November 27, 1999 was a fairly normal day, aside from the fact that my brain was succumbing to a state of delirium caused by a nasty high-temperature fever. I also found myself being transported to Rochester, New York, from my native Canada, to see a performance by San Francisco/Bay Area group Neurosis. This "must-see" event was highly recommended by close friends. Being curious, I hastily agreed to go on the adventure. Little did I know that my illness-induced state of hyper-sensitivity and my cerebral nature were going to be tested to the extreme.
I submitted to something I never thought existed — it was quite contrary to the typical "rock show", or anything else for that matter.
Surrealistic, color-saturated psychedelic visual projections pulsated on the wall. Only one person in the audience moved during the show — a mysterious woman clad in black who languidly slithered like a snake with arms high in the air, hypnotized and charmed while the rest of the crowd stood completely transfixed. The only other movement came from on stage as the supernatural-shrouded band members forged their crushingly massive tsunami of sound.
Neurosis is the missing musical link that bridges the cinematic sensibilities of Pink Floyd and the churning earthy doom of Black Sabbath. Dramatic and at times tribal, their sonic tapestry ignites the synapses. An extremely heightened sense of self-awareness challenges the listener to look into the shadows, where fear and bliss co-exist. The band's experimental musical alter ego, Tribes of Neurot, delves even deeper into the psyche.

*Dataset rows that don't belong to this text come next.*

==> src/rtl/crr_pkg.sv <==
// Package for the combination rank / unrank core.
// Holds field widths, the stage record handed along the cell chain and the
// saturated Pascal-triangle row function used to build the coefficient ROMs.
package crr_pkg;

  localparam int FIELD_W       = 22;             // width of masks and ranks
  localparam int COUNT_W       = 5;              // width of chosen_count
  localparam int ROW_LEN       = 2 ** COUNT_W;   // coefficients per ROM row
  localparam int COEF_W        = FIELD_W + 1;    // saturated coefficient width
  localparam int MAX_POSITIONS = 50;
  localparam int DEF_POSITIONS = 22;

  // Coefficients at or above 2^FIELD_W are clamped to this value
  localparam logic [COEF_W-1:0] COEF_SAT = COEF_W'(1) << FIELD_W;

  // Operation codes
  localparam logic CMD_RANK   = 1'b0;
  localparam logic CMD_UNRANK = 1'b1;

  typedef logic [ROW_LEN-1:0][COEF_W-1:0] coef_row_t;

  // Work record carried from cell to cell
  typedef struct packed {
    logic               valid;
    logic               cmd;
    logic [FIELD_W-1:0] mask;       // subset mask under rank
    logic [COUNT_W-1:0] k;          // requested chosen count
    logic [FIELD_W-1:0] acc;        // running rank sum, or remaining index
    logic               ovf;        // rank sum left the field
    logic [COUNT_W-1:0] r;          // remaining count
    logic [COUNT_W-1:0] pop;        // chosen positions seen so far
    logic [FIELD_W-1:0] mout;       // mask built by unrank
    logic               range_bad;  // index at or above C(POSITIONS, K)
  } stage_t;

  // Result record at the output register
  typedef struct packed {
    logic               valid;
    logic [FIELD_W-1:0] rank_out;
    logic [FIELD_W-1:0] mask_out;
    logic               bad_request;
  } result_t;

  // Row n of Pascal's triangle, C(n, 0..ROW_LEN-1), clamped at COEF_SAT.
  // Elaboration-time only.
  function automatic coef_row_t pascal_row(input int n);
    coef_row_t         row;
    logic [COEF_W:0]   s;
    row    = '0;
    row[0] = COEF_W'(1);
    for (int m = 1; m <= n; m++) begin
      for (int j = ROW_LEN - 1; j >= 1; j--) begin
        s = {1'b0, row[j]} + {1'b0, row[j-1]};
        row[j] = (s >= {1'b0, COEF_SAT}) ? COEF_SAT : s[COEF_W-1:0];
      end
    end
    return row;
  endfunction

endpackage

For nearly fifteen years, these veterans have evolved from their punk roots to the metal realm to something that is now beyond description. Having existed for so long, their approach has, without a doubt, developed a sharp focus, as with their knowledge, appreciation and understanding of sound recording and its aesthetics. Neurosis has now expanded into a record company and collective entitled Neurot Recordings. Through this conduit they can release their own recordings as well as music by others who wish to take audiophiles on altogether new and challenging listening experiences.

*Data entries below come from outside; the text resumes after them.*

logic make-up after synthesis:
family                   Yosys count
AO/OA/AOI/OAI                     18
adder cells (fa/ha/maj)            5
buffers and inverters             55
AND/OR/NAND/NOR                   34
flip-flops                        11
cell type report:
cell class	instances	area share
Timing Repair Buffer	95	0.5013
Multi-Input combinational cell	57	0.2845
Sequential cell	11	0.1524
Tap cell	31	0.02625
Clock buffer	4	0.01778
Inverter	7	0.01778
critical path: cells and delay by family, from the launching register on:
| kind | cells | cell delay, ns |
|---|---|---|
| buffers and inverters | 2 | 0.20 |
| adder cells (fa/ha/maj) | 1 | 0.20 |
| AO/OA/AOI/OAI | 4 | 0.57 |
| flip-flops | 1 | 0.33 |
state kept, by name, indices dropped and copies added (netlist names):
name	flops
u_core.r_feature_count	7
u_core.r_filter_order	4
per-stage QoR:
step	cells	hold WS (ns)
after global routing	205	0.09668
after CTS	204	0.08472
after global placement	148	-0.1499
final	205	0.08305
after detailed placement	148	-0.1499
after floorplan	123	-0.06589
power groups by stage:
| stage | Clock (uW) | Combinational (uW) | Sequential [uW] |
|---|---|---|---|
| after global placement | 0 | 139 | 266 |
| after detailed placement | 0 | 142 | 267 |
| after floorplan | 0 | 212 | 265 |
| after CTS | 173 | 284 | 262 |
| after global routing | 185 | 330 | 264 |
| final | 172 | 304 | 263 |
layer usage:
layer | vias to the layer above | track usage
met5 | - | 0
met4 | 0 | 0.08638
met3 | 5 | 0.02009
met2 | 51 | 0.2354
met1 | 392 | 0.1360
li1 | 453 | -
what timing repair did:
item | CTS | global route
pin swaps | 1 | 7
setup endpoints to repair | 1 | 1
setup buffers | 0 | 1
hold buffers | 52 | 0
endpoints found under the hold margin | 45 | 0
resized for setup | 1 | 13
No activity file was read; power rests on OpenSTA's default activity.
## src/pff_pkg.sv

```systemverilog
// Shared types, widths and codes for the per-feature FIR filter.
// No dependencies; every other file imports this package.
`default_nettype none

package pff_pkg;

    // Sizing of the coefficient and history stores
    localparam int MAX_ORDER    = 8;
    localparam int MAX_FEATURES = 64;

    // Fixed field widths
    localparam int FUNC_W     = 2;
    localparam int FEAT_W     = 6;
    localparam int TAP_W      = 4;
    localparam int DATA_W     = 32;
    localparam int ORDER_W    = 4;
    localparam int COUNT_W    = 7;
    localparam int CFG_IDX_W  = 1;
    localparam int CFG_DATA_W = 7;
    localparam int ACC_W      = 64;
    localparam int PROD_W     = 64;
    localparam int FRAC_BITS  = 16;

    // Derived widths
    localparam int PTR_W   = (MAX_ORDER > 1) ? $clog2(MAX_ORDER) : 1;
    localparam int AV_W    = $clog2(MAX_ORDER + 1);
    localparam int FIDX_W  = (MAX_FEATURES > 1) ? $clog2(MAX_FEATURES) : 1;
    localparam int TAP_AW  = $clog2((MAX_ORDER + 1) * MAX_FEATURES);
    localparam int HIST_AW = (MAX_ORDER * MAX_FEATURES > 1) ?
                             $clog2(MAX_ORDER * MAX_FEATURES) : 1;

    // Command queue between front and back
    localparam int QUEUE_DEPTH = 4;
    localparam int QPTR_W      = $clog2(QUEUE_DEPTH);
    localparam int QCNT_W      = $clog2(QUEUE_DEPTH + 1);

    // Input function codes
    localparam logic [FUNC_W-1:0] FUNC_SAMPLE    = 2'd0;
    localparam logic [FUNC_W-1:0] FUNC_LOAD_TAP  = 2'd1;
    localparam logic [FUNC_W-1:0] FUNC_LOAD_BIAS = 2'd2;

    // Configuration register indexes
    localparam logic [CFG_IDX_W-1:0] CFG_FILTER_ORDER  = 1'd0;
    localparam logic [CFG_IDX_W-1:0] CFG_FEATURE_COUNT = 1'd1;

    typedef enum logic [1:0] {
        OP_SAMPLE,
        OP_LOAD_TAP,
        OP_LOAD_BIAS
    } t_op;

    typedef struct packed {
        t_op                      op;
        logic [FEAT_W-1:0]        feature;
        logic [TAP_W-1:0]         tap;
        logic signed [DATA_W-1:0] data;
        logic                     seg;
        logic                     hist_only;
    } t_cmd;

    typedef enum logic [1:0] {
        ST_IDLE,
        ST_HEAD,
        ST_TAPS,
        ST_DRAIN
    } t_back_state;

endpackage

`default_nettype wire

```

## src/pff_queue.sv

```systemverilog
// Short command FIFO that decouples decode from the MAC back end.
// Depends on pff_pkg for the command type and depth.
`default_nettype none

module pff_queue (
    input  wire logic           i_clk,
    input  wire logic           i_rst_n,
    input  wire logic           i_push,
    input  wire pff_pkg::t_cmd  i_cmd,
    input  wire logic           i_pop,
    output logic                o_full,
    output logic                o_valid,
    output pff_pkg::t_cmd       o_cmd
);
    import pff_pkg::*;

    t_cmd              r_mem [QUEUE_DEPTH];
    logic [QPTR_W-1:0] r_wr_ptr;
    logic [QPTR_W-1:0] r_rd_ptr;
    logic [QCNT_W-1:0] r_count;
    logic              do_push;
    logic              do_pop;

    assign o_full  = r_count == QCNT_W'(QUEUE_DEPTH);
    assign o_valid = r_count != '0;
    assign o_cmd   = r_mem[r_rd_ptr];
    assign do_push = i_push && !o_full;
    assign do_pop  = i_pop && o_valid;

    always_ff @(posedge i_clk) begin
        if (do_push) begin
            r_mem[r_wr_ptr] <= i_cmd;
        end
    end

    always_ff @(posedge i_clk) begin
        if (!i_rst_n) begin
            r_wr_ptr <= '0;
            r_rd_ptr <= '0;
            r_count  <= '0;
        end else begin
            if (do_push) begin
                r_wr_ptr <= (r_wr_ptr == QPTR_W'(QUEUE_DEPTH - 1)) ? '0 : r_wr_ptr + 1'b1;
            end
            if (do_pop) begin
                r_rd_ptr <= (r_rd_ptr == QPTR_W'(QUEUE_DEPTH - 1)) ? '0 : r_rd_ptr + 1'b1;
            end
            if (do_push && !do_pop) begin
                r_count <= r_count + 1'b1;
            end else if (do_pop && !do_push) begin
                r_count <= r_count - 1'b1;
            end
        end
    end

endmodule

`default_nettype wire

```
===== src/hw/rtl/gfnv_pkg.sv =====
`timescale 1ns / 1ps
// ----------------------------------------------------------------------------
// gfnv_pkg
// shared codes and types for the gf2 basis / null-vector block
// ----------------------------------------------------------------------------
package gfnv_pkg;

  // action codes carried by an input item
  localparam logic [1:0] ACT_ADD   = 2'd0;
  localparam logic [1:0] ACT_SOLVE = 2'd1;
  localparam logic [1:0] ACT_CLEAR = 2'd2;

  // reset value of the column count register
  localparam logic [5:0] NUM_COLUMNS_RST = 6'd8;

  typedef enum logic [1:0] {
    ST_IDLE,
    ST_FWD,
    ST_BWD,
    ST_DONE
  } state_t;

  // per-cell row control from the sequencer
  typedef struct packed {
    logic row_valid;
    logic wr_en;
  } row_ctl_t;

endpackage


===== src/hw/rtl/gfnv_cell.sv =====
`timescale 1ns / 1ps
// ----------------------------------------------------------------------------
// gfnv_cell
// one basis row with its one-hot pivot; forward reduce stage and backward
// back-substitution stage, each registered toward its neighbor
// ----------------------------------------------------------------------------
module gfnv_cell #(
  parameter int VB = 32
) (
  input  logic                clk,
  input  logic                rst_n,
  input  gfnv_pkg::row_ctl_t  row_ctl,
  input  logic [VB-1:0]       wr_row,
  input  logic [VB-1:0]       colmask,
  input  logic                fwd_vld_in,
  input  logic [VB-1:0]       fwd_rem_in,
  input  logic [VB-1:0]       fwd_used_in,
  output logic                fwd_vld_out,
  output logic [VB-1:0]       fwd_rem_out,
  output logic [VB-1:0]       fwd_used_out,
  input  logic                bwd_vld_in,
  input  logic [VB-1:0]       bwd_s_in,
  output logic                bwd_vld_out,
  output logic [VB-1:0]       bwd_s_out
);

  logic [VB-1:0] row_r;
  logic [VB-1:0] piv_r;

  logic          fwd_vld_r;
  logic [VB-1:0] fwd_rem_r, fwd_rem_nxt;
  logic [VB-1:0] fwd_used_r, fwd_used_nxt;
  logic          bwd_vld_r;
  logic [VB-1:0] bwd_s_r, bwd_s_nxt;

  logic          hit;
  logic          in_cols;
  logic [VB-1:0] above;
  logic          par;

  always_comb begin
    // row takes part in solve only if its pivot lies below the column count
    in_cols      = row_ctl.row_valid && (|(piv_r & colmask));
    hit          = row_ctl.row_valid && (|(fwd_rem_in & piv_r));
    fwd_rem_nxt  = hit ? (fwd_rem_in ^ row_r) : fwd_rem_in;
    fwd_used_nxt = fwd_used_in | (in_cols ? piv_r : '0);
    above        = ~(piv_r | (piv_r - VB'(1)));
    par          = ^(row_r & bwd_s_in & above & colmask);
    bwd_s_nxt    = bwd_s_in | ((in_cols && par) ? piv_r : '0);
  end

  always_ff @(posedge clk) begin
    if (row_ctl.wr_en) begin
      row_r <= wr_row;
      piv_r <= wr_row & (~wr_row + VB'(1));
    end
  end

  always_ff @(posedge clk) begin
    if (!rst_n) begin
      fwd_vld_r <= 1'b0;
      bwd_vld_r <= 1'b0;
    end else begin
      fwd_vld_r <= fwd_vld_in;
      bwd_vld_r <= bwd_vld_in;
    end
  end

  always_ff @(posedge clk) begin
    fwd_rem_r  <= fwd_rem_nxt;
    fwd_used_r <= fwd_used_nxt;
    bwd_s_r    <= bwd_s_nxt;
  end

  assign fwd_vld_out  = fwd_vld_r;
  assign fwd_rem_out  = fwd_rem_r;
  assign fwd_used_out = fwd_used_r;
  assign bwd_vld_out  = bwd_vld_r;
  assign bwd_s_out    = bwd_s_r;

endmodule


===== config.mk =====
export PLATFORM = sky130hd
export DESIGN_NAME = gfnv_cell
export DESIGN_NICKNAME = d
export VERILOG_FILES = /design/src/hw/rtl/gfnv_pkg.sv /design/src/hw/rtl/gfnv_cell.sv
export SDC_FILE = /design/constraint.sdc
export NUM_CORES = 1
export LEC_CHECK = 0
export BUFFER_PORTS_ARGS = -buffer_cell sky130_fd_sc_hd__buf_2
export CAP_MARGIN = 20
export CORE_MARGIN = 2
export CORE_UTILIZATION = 52
export CTS_CLUSTER_DIAMETER = 40
export DETAILED_ROUTE_END_ITERATION = 7
export PLACE_DENSITY = 0.85
export SLEW_MARGIN = 10
export SYNTH_ARGS = -nofsm -noshare
export SYNTH_HDL_FRONTEND = slang
export SYNTH_SLANG_ARGS = --single-unit

===== constraint.sdc =====
create_clock -name clk -period 5.05 [get_ports clk]
set_input_delay 0.2525 -clock clk [delete_from_list [all_inputs] [get_ports clk]]
set_output_delay 0.2525 -clock clk [all_outputs]
set_load 0.005 [all_outputs]

==> flow_summary.toml, run 1 <==
[run_status]
status = "completed"

[grt]
antenna_found_initial = 2
gr-total-overflow = 0
grt_pass1_vias = 5716
grt_max_degree = 64
track_usage_pct = 31.7
grt_pass1_wl_mm = 31.3

[clocking]
cts_buffers = 17
cts_setup_buffers = 0
clock_latency_ns = 0.43
cts.sinks = 161
cts_resized = 0
cts_max_path_buffers = 2
hold_buffers = 20
tritoncts = "built"
cts_root_buf = "clkbuf_16"
htreeDepth = 4
clkTransAtPathRegs_ns = 0.06

[pwr]
switching_share_pct = 25.6
power.total_mw = 3.34
comb_power_share_pct = 16.3
power.density_nw_per_um2 = 376
p_sw_uw = 856
power_frac_seq_pct = 46.3
p_int_mw = 2.49
p_leak_nw = 3.82
p_clk_share_pct = 37.4
irDropWorstVdd_v = 0.000327

[sta]
worstMarginPinSlew_ns = 0.823
setup_slack_ns = 1.42
tns_ns = 0
rsz0062_at_grt = "no"
relSlewSlack_pct = 45.1
fin_crit_ns = 3.63
setup_viol_count_final = 0
slew_violations = 0
hold_viol = 0
fin_crit_sh_pct = 71.9
fmax_mhz = 275
worst_clock_skew_ns = 0.00692

[yosys]
ys_types = 52
ys_seq_area_share_pct = 58.4
ys_ff_latch = 161
synth_edf_count = 63
synthCells = 563
yosys_most_used_dff = "dfxtp_1"
yosysWarnings = 0
syn_area_per_cell_um2 = 11.7
ys_async_sr_fraction_pct = 0
syn_area_um2 = 6600
syn_nets = 730

[placement]
port_buffers = 263
post-place-ws_ns = 1.48
hpwl_mm = 16.1
gp_congestion = 0.932

[final_layout]
final_common_cell = "buf_2"
nets = 1025
n_fill_cell = 926
final_layout_size_suffix_gt1_share_pct = 35.4
finish.utilization_pct = 71.1
final_cell_mix = "buf_2 (263), dfxtp_1 (98), nand2_1 (71)"
area_growth_pct = 34.8

[die]
core_area_um2 = 12500
start_util_pct = 52.7
fp.dieW_um = 117
fp-row-count = 41
die_h_um = 117
ios = 264
dieArea_um2 = 13600

[setup_path]
required_ns = 5.35
end_kind = "flip-flop"
arrival_ns = 3.93
start_kind = "flip-flop"
worstSetupPathType = "reg2reg"
worst-path-max-fanout = 15

[drt]
dr.pass1.iters = 5
drcViolationCount = 0
drtIter0Drc = 505
vias = 5838
via_per_inst = 5.58
drt_wl_total_mm = 21.4
ant_nets = 0
wl_per_cell_um = 20.4

[flow_run]
cap_violations = 0

[worst_hold_path]
hold_path_class = "in2reg"
## flip-flops by register name, summed over array words and instances, names as in the netlist
name,count
fwd_rem_out,32
fwd_used_out,32
bwd_s_out,32
fwd_vld_out,1
row_r,32
bwd_vld_out,1
piv_r,31
## path summary, 6_finish.rpt
path | startpoint | slack, ns | cells after the start | end
worst min register to register | row_r[16] | 0.55 | 2 | fwd_rem_out[16]
worst max register to register | piv_r[4] | 1.42 | 9 | bwd_s_out[17]
worst min-delay path | fwd_used_in[24] | 0.01 | 2 | fwd_used_out[24]
worst max-delay path | piv_r[4] | 1.42 | 9 | bwd_s_out[17]
## cells by family (layout without fill, tap and decap cells)
logic type | Yosys count | after routing | share of synthesized area [%]
simple gates | 235 | 235 | 21.1
fa+ha+maj | 1 | 1 | 0.190
xor+xnor | 53 | 53 | 8.07
mux | 5 | 5 | 0.796
flops | 161 | 161 | 58.4
buf+inv | 21 | 329 | 1.48
compound gates | 87 | 87 | 10.0
other cells | 0 | 3 | 0
## final cells by class
cell class | instances | area [µm²] | share of cell area [%]
clock buffer | 23 | 512 | 5.75
timing repair buffer | 288 | 1550 | 17.5
antenna | 3 | 7.51 | 0.0843
tap | 172 | 215 | 2.42
multi-input combinational | 381 | 2650 | 29.8
sequential | 161 | 3850 | 43.3
inverter | 9 | 33.8 | 0.380
clock inverter | 9 | 75.1 | 0.843
## power groups by stage
stage	clock, mW	combinational [mW]	sequential, mW
2_1_floorplan	0	0.229	1.57
3_3_place_gp	0	0.512	1.57
3_5_place_dp	0	0.524	1.57
4_1_cts	1.26	0.541	1.54
5_1_grt	1.32	0.587	1.56
6_report	1.25	0.546	1.55
## routing by layer
metal | global-route usage (%) | vias up | wire (µm)
li1 | - | 2676 | -
met1 | 38.9 | 2765 | 8060
met2 | 52.8 | 344 | 10600
met3 | 8.98 | 49 | 2070
met4 | 13.3 | 4 | 574
met5 | 0 | - | 24
## through the flow
stage	hold slack, ns	cell area, µm²	instances
after global routing	0.00580	8890	1043
after floorplan	0.350	6600	563
after detailed placement	0.436	8110	991
after global placement	0.432	8110	991
after CTS	0.0000354	8890	1043
final	0.0124	8900	1046
## cells in the mapped netlist (all sizes together), types with 7 or more instances
master | count | area [µm²]
a22o | 9 | 78.8
nor2 | 25 | 93.8
o21bai | 32 | 240
nand4 | 7 | 43.8
nand2b | 32 | 200
edfxtp | 63 | 1890
dfxtp | 98 | 1960
nand4b | 17 | 149
nor4b | 7 | 61.3
nor4 | 8 | 86.3
nand3 | 8 | 40.0
inv | 9 | 33.8
a22oi | 15 | 113
a221oi | 11 | 96.3
and4b | 9 | 90.1
nor3 | 13 | 70.1
nand2 | 72 | 273
xnor2 | 42 | 368
clkbuf | 7 | 26.3
## critical path, cell delays in order (launching register included)
cell      delay (ns)
edfxtp_1        0.48
nor4_1          0.64
nand4_1         0.43
nor4_1          0.42
mux2_2          0.39
xnor2_1         0.15
xnor3_1         0.23
xnor3_1         0.39
buf_4           0.26
o21bai_1        0.12
(Power assumes the default switching activity.)
==> inputs of run 2 (changes only) <==
- ABC_AREA: not set -> 1
- CORE_UTILIZATION: 52 -> 46
- PLACE_DENSITY: 0.85 -> 0.77
- clock period: 5.05 -> 3.3 ns (I/O delays scaled with it)
==> run 2 against run 1 <==
Critical path depth rose by 4. Flip-flop and latch count did not move. First-iteration DRC count rose by 66%. Register-to-register slack got worse by 0.93 ns. Sequential power rose by 51%. Global-route usage fell by 0.10 points. Die area rose by 29%. Non-clock buffer count rose by 113. Area after synthesis rose by 15%. Utilization fell by 2.5 points. Largest power group unchanged. Critical path type is now in2reg. Worst setup slack got worse by 1.1 ns.
==> flow_summary.toml, run 2 <==
[clocking]
clock_latency_ns = 0.43
cts_max_path_buffers = 2
cts_setup_buffers = 0
clkTransAtPathRegs_ns = 0.07
cts.sinks = 161
tritoncts = "built"
cts_resized = 0
cts_root_buf = "clkbuf_16"
cts_buffers = 17
htreeDepth = 4
hold_buffers = 130

[drt]
drt_wl_total_mm = 28.0
vias = 8167
ant_nets = 0
wl_per_cell_um = 17.9
drtIter0Drc = 839
drcViolationCount = 0
via_per_inst = 5.22
dr.pass1.iters = 5

[yosys]
ys_types = 34
syn_area_um2 = 7580
synth_edf_count = 63
yosys.area.top_type = "dfxtp_1"
ys_async_sr_fraction_pct = 0
netlist_top_cells_count = "nand2_1 (239), inv_1 (146), dfxtp_1 (98)"
syn_area_per_cell_um2 = 8.10
synth_top_area_share_pct = 25.9
yosys_most_used_dff = "dfxtp_1"
synth_area_leaders = "dfxtp_1 (26%), edfxtp_1 (25%), nand2_1 (12%), inv_1 (7.2%), nor2_1 (4.8%)"
synth_most_common_cell = "nand2_1"
ys_seq_area_share_pct = 50.9
synthCells = 935
syn_nets = 1102
yosysWarnings = 0
ys_ff_latch = 161

[sta]
slew_violations = 0
worstMarginPinSlew_ns = 0.881
rsz0062_at_grt = "no"
setup_slack_ns = 0.337
tns_ns = 0
hold_viol = 0
fin_crit_ns = 2.96
relSlewSlack_pct = 41.2
setup_viol_count_final = 0
fmax_mhz = 337
worst_clock_skew_ns = 0.0189
fin_crit_sh_pct = 89.8

[final_layout]
final_common_cell = "buf_2"
finish.utilization_pct = 68.6
diodes = 0
final_area_um2 = 11000
nets = 1502
n_fill_cell = 1282
area_growth_pct = 44.9
final_layout_size_suffix_gt1_share_pct = 24.0
final_cell_mix = "buf_2 (263), nand2_1 (239), inv_1 (146)"

[die]
start_util_pct = 47.4
fp.dieW_um = 132
die_h_um = 132
dieArea_um2 = 17500
ios = 264
fp-row-count = 46
core_area_um2 = 16000

[placement]
port_buffers = 263
postPlaceCellArea_um2 = 9100
post-place-ws_ns = 0.579
gp_congestion = 0.984
hpwl_mm = 19.4

[pwr]
power.total_mw = 5.16
power.density_nw_per_um2 = 470
irDropWorstVdd_v = 0.000363
p_leak_nw = 5.32

[setup_path]
cp_slowest_cell = "dlygate4sd3_1"
r2r-end = "bwd_s_out[22]"
start_kind = "primary input"
crit_top_cell = "nor2_1"
cp_top_family = "simple AND/OR/NAND/NOR gates"
r2r_start = "row_r[0]"
worst-path-max-fanout = 5
worstSetupPathType = "in2reg"
path_cells = "dlygate4sd3_1, buf_2, nor2_1, nand4_1, nor2_1, nand4_1, nor2_1, nand4_1, nor2_1, nand2_1, nor2_1, inv_1, nor3_1"
reg2reg_slack_ns = 0.49
r2r_cells = 17
cpPeakStageDelay_ns = 0.53
end_kind = "flip-flop"
crit_path_start = "wr_row[1]"
critPathBufInv = 3
required_ns = 3.53
arrival_ns = 3.19

[grt]
grt_pass1_wl_mm = 42.7
grt_pass1_vias = 8095
track_usage_pct = 31.6
antenna_found_initial = 1
gr-total-overflow = 0
grt_max_degree = 64

[run_status]
status = "completed"

[worst_hold_path]
holdCritStartpoint = "fwd_rem_in[18]"
hold_path_class = "in2reg"
holdPathStages = 2
hold_end = "fwd_rem_out[18]"

[flow_run]
cap_violations = 0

It was with great privilege that I was offered the opportunity to engage in discourse with veteran member Steve Von Till, founding band member Scott Kelley and their engineer of choice, Steve Albini, whose aptness at translating Neurosis' power and clarity to tape is beyond idealistic. Although the band embraces technology, the most important element to Neurosis is their melodic assault. It is raw, ancient, undeniable and inescapable.